Having a single primary care physician is statistically correlated to increased treatment adherence and decreased hospital admissions and mortality risk. A new paper finds it may also lead to costly unnecessary tests.

Male patients who have a single general physician were more likely to receive a prostate cancer screening test during a period when the test was not recommended by the US Preventive Services Task Force. Greedy doctors? No, the tests don't pay enough money to be meaningful, it is that doctors invariably prefer to side with patients over insurance companies or government protocols.

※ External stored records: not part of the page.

==> inputs of run Z <==
==> flow/design.v <==
module fp1(sig1, sig2, exp1, exp2, sign1, sign2, signew, expnew, signnew);
input wire [10:0] sig1, sig2; 
input wire [3:0] exp1, exp2;
input wire sign1, sign2;
output wire [21:0] signew;
output wire [4:0] expnew;
output wire signnew;
assign expnew = exp1 + exp2 - 3'b111;
assign signew = sig1 * sig2;
assign signnew = sign1 ^ sign2;
endmodule
module fp2(sig, exp, sign, fp_result, under, over);
input wire [21:0] sig;
input wire [4:0] exp;
input wire sign;
output wire [15:0] fp_result;
output wire under, over;
reg [21:0] tempsig;
reg [4:0] tempexp;
reg underflow;
reg overflow;
always @(*)
begin
	if(sig[20]==1'b0)
		begin
			tempsig = sig >> 1;
			tempexp = exp + 1'b1;
		end
	else 
		begin
			tempsig = sig;
			tempexp = exp;
		end
	if (tempexp > 5'd24) underflow = 1'b1;
	else underflow = 1'b0;
	if (tempexp[4]==1) overflow = 1'b1;
	else overflow =1'b0;
end
assign fp_result = {sign, tempexp[3:0], tempsig[19:9] };
assign under = underflow;
assign over = overflow;
endmodule
module fp_mul(clk, op1, op2, result, under, over);
input wire clk;
input wire [15:0] op1, op2;
output reg [15:0] result;
output reg under, over;
reg [15:0] op1reg, op2reg;
wire [21:0] signew;
wire [4:0] expnew;
wire signnew;
wire [15:0] fp_result;
wire fp_under, fp_over;
always @(posedge clk)
begin
	op1reg <= op1;
	op2reg <= op2;
	result <= fp_result;
	under <= fp_under;
	over <= fp_over;
end
fp1 stage1(.sig1(op1reg[10:0]), .sig2(op2reg[10:0]), .exp1(op1reg[14:11]), .exp2(op2reg[14:11]),
	.sign1(op1reg[15]), .sign2(op2reg[15]), .signew(signew), .expnew(expnew), .signnew(signnew));
fp2 stage2(.sig(signew), .exp(expnew), .sign(signnew), .fp_result(fp_result), .under(fp_under), .over(fp_over));
endmodule
==> flow/run.sh <==
#!/bin/bash
# the make line also repeats each setting of config.mk as NAME=value (left out here)
make -C /OpenROAD-flow-scripts/flow DESIGN_CONFIG=/design/flow/config.mk WORK_HOME=/design/flow/orfs CLKGATE_MAP_FILE= finish
==> flow/config.mk <==
export PLATFORM = sky130hd
export DESIGN_NAME = fp_mul
export DESIGN_NICKNAME = fp_mul
export VERILOG_FILES = /design/flow/design.v
export SDC_FILE = /design/flow/constraint.sdc
export NUM_CORES = 4
export LEC_CHECK = 0
export ABC_AREA = 1
export CAP_MARGIN = 20
export CELL_PAD_IN_SITES_DETAIL_PLACEMENT = 0
export CORE_ASPECT_RATIO = 0.93
export CORE_MARGIN = 2
export CORE_UTILIZATION = 72
export CTS_CLUSTER_DIAMETER = 300
export CTS_CLUSTER_SIZE = 99
export PLACE_DENSITY = 0.35
export SETUP_SLACK_MARGIN = 1.48
export SLEW_MARGIN = 35
export TNS_END_PERCENT = 70
==> flow/constraint.sdc <==
create_clock -name core_clock -period 5.61 [get_ports {clk}]
set_input_delay 1.1220 -clock core_clock [delete_from_list [all_inputs] [get_ports {clk}]]
set_output_delay 1.1220 -clock core_clock [all_outputs]
set_load 0.01 [all_outputs]
==> run A: changes against run Z <==
- CELL_PAD_IN_SITES_DETAIL_PLACEMENT: 0 -> not set
- CORE_ASPECT_RATIO: 0.93 -> not set
- CTS_CLUSTER_DIAMETER: 300 -> not set
- CTS_CLUSTER_SIZE: 99 -> 98
- PLACE_DENSITY: 0.35 -> not set
- SETUP_SLACK_MARGIN: 1.48 -> not set
- SLEW_MARGIN: 35 -> 20
- TNS_END_PERCENT: 70 -> not set
==> flow/constraint.sdc (replaced) <==
create_clock -name core_clock -period 1.59 [get_ports {clk}]
set_input_delay 0.3180 -clock core_clock [delete_from_list [all_inputs] [get_ports {clk}]]
set_output_delay 0.3180 -clock core_clock [all_outputs]
set_load 0.01 [all_outputs]
==> run F: changes against run Z <==
- CELL_PAD_IN_SITES_DETAIL_PLACEMENT: 0 -> not set
- CORE_ASPECT_RATIO: 0.93 -> not set
- CTS_CLUSTER_DIAMETER: 300 -> not set
- CTS_CLUSTER_SIZE: 99 -> 100
- PLACE_DENSITY: 0.35 -> not set
- SETUP_SLACK_MARGIN: 1.48 -> not set
- SLEW_MARGIN: 35 -> 20
- TNS_END_PERCENT: 70 -> not set
==> flow/constraint.sdc (replaced) <==
create_clock -name core_clock -period 4.82 [get_ports {clk}]
set_input_delay 0.9640 -clock core_clock [delete_from_list [all_inputs] [get_ports {clk}]]
set_output_delay 0.9640 -clock core_clock [all_outputs]
set_load 0.01 [all_outputs]
==> run M: changes against run Z <==
- ABC_AREA: 1 -> not set
- CELL_PAD_IN_SITES_DETAIL_PLACEMENT: 0 -> not set
- CORE_ASPECT_RATIO: 0.93 -> not set
- CORE_UTILIZATION: 72 -> 40
- CTS_CLUSTER_DIAMETER: 300 -> not set
- CTS_CLUSTER_SIZE: 99 -> not set
- PLACE_DENSITY: 0.35 -> not set
- SETUP_SLACK_MARGIN: 1.48 -> not set
- SLEW_MARGIN: 35 -> 20
- TNS_END_PERCENT: 70 -> not set
==> flow/constraint.sdc (replaced) <==
create_clock -name core_clock -period 5.15 [get_ports {clk}]
set_input_delay 1.0300 -clock core_clock [delete_from_list [all_inputs] [get_ports {clk}]]
set_output_delay 1.0300 -clock core_clock [all_outputs]
set_load 0.01 [all_outputs]
==> qor summary <==
metric	run M	run A	run F	run Z
Nets@finish	841	-	1015	993
Fraction of standard cell area in multi-input logic	58.5%	-	58.2%	59.1%
Final total power	4340 uW	-	5150 uW	4290 uW
Most prevalent standard cell on the critical path	fa_1	-	-	fa_1
Net switching power	1910 uW	-	2710 uW	2200 uW
Final setup vio count	0	-	9	0
Area reported by Yosys stat	0.00537 sq mm	0.00574 sq mm	0.00574 sq mm	0.00574 sq mm
Maximum single-stage delay on the critical path	510 ps	-	550 ps	530 ps
Min-Delay Endpoint	result[15]$_DFF_P_	-	result[15]$_DFF_P_	result[15]$_DFF_P_
Max-Slew Margin vs Limit	71.3%	-	70.3%	68.9%
Met2 wire length	6.74 mm	-	9.38 mm	7.95 mm
R2r setup slk	70 ps	-	-90 ps	860 ps
Place WS	-187 ps	-3280 ps	-198 ps	605 ps
Insertion delay of the later-clocked pin in the worst-skew pair	300 ps	-	330 ps	330 ps
Xor-xnor portion of the synthesized cell area	3.07%	2.14%	2.14%	2.14%
Status	timing/DRC/antenna clean	did not finish	failed layout checks	timing/DRC/antenna clean
Failing step	-	clock tree synthesis (4_1_cts)	-	-
Violated checks	-	-	negative setup slack	-
Final tally of max-slew violations	0	-	0	0
Biggest Area Class	multi-input combinational cells	-	multi-input combinational cells	multi-input combinational cells
WL/cell	15.3 um	-	20.3 um	17.4 um
Die Height	120 um	93.3 um	93.3 um	90.1 um
Clk root buf	clkbuf_16	-	clkbuf_8	clkbuf_8
Critical path endpoint category	register	-	register	register
First-pass DRT Iterations	4	-	7	7
No activity file was given, so power comes from the tool's default toggle rates.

While there is no obvious downside to such practices, unnecessary tests, including due to defensive medicine strategies designed to prevent lawsuits, has caused the price of health care to increase dramatically. Defensive medicine costs, plus private health insurance premiums 700 percent higher since passage of the Affordable Care Act, puts an increased strain on those with the least ability to pay.

In 2012, the US Preventive Services Task Force recommended against prescribing the prostate specific antigen, or PSA, test, rating it a grade D test and concluding there is moderate or high certainty the test has no net benefit or that the harms -- including false-positive results, overtreatment and treatment complications -- outweigh the benefits. This recommendation stayed in place until May 2018, when the task force upgraded the PSA test to a grade C, one that is selectively offered based on a physician's professional judgment and patient preferences. While use of the PSA test declined between 2012 and 2018, a significant portion of men continued to receive the test during that period.



For the study, the team analyzed data from the Behavioral Risk Factor Surveillance System, a nationwide system of health-related telephone surveys that collects data about Americans' health-related risk behaviors, chronic health conditions and use of preventive services. The team looked at data from 2016, four years after the task force's recommendation against PSA tests. They evaluated responses from men ages 40 and older with no symptoms or family history of prostate cancer. Survey questions asked if participants had a single personal doctor, if they had ever received a PSA test and what recommendations or advice they received about PSA tests from health care professionals.

Among 232,548 men who responded to the questions, nearly 40% reported receiving a PSA test during the timeframe when it was not recommended. Having a single personal doctor was associated with discussion of both advantages and disadvantages of PSA tests, but also a recommendation to receive a PSA test.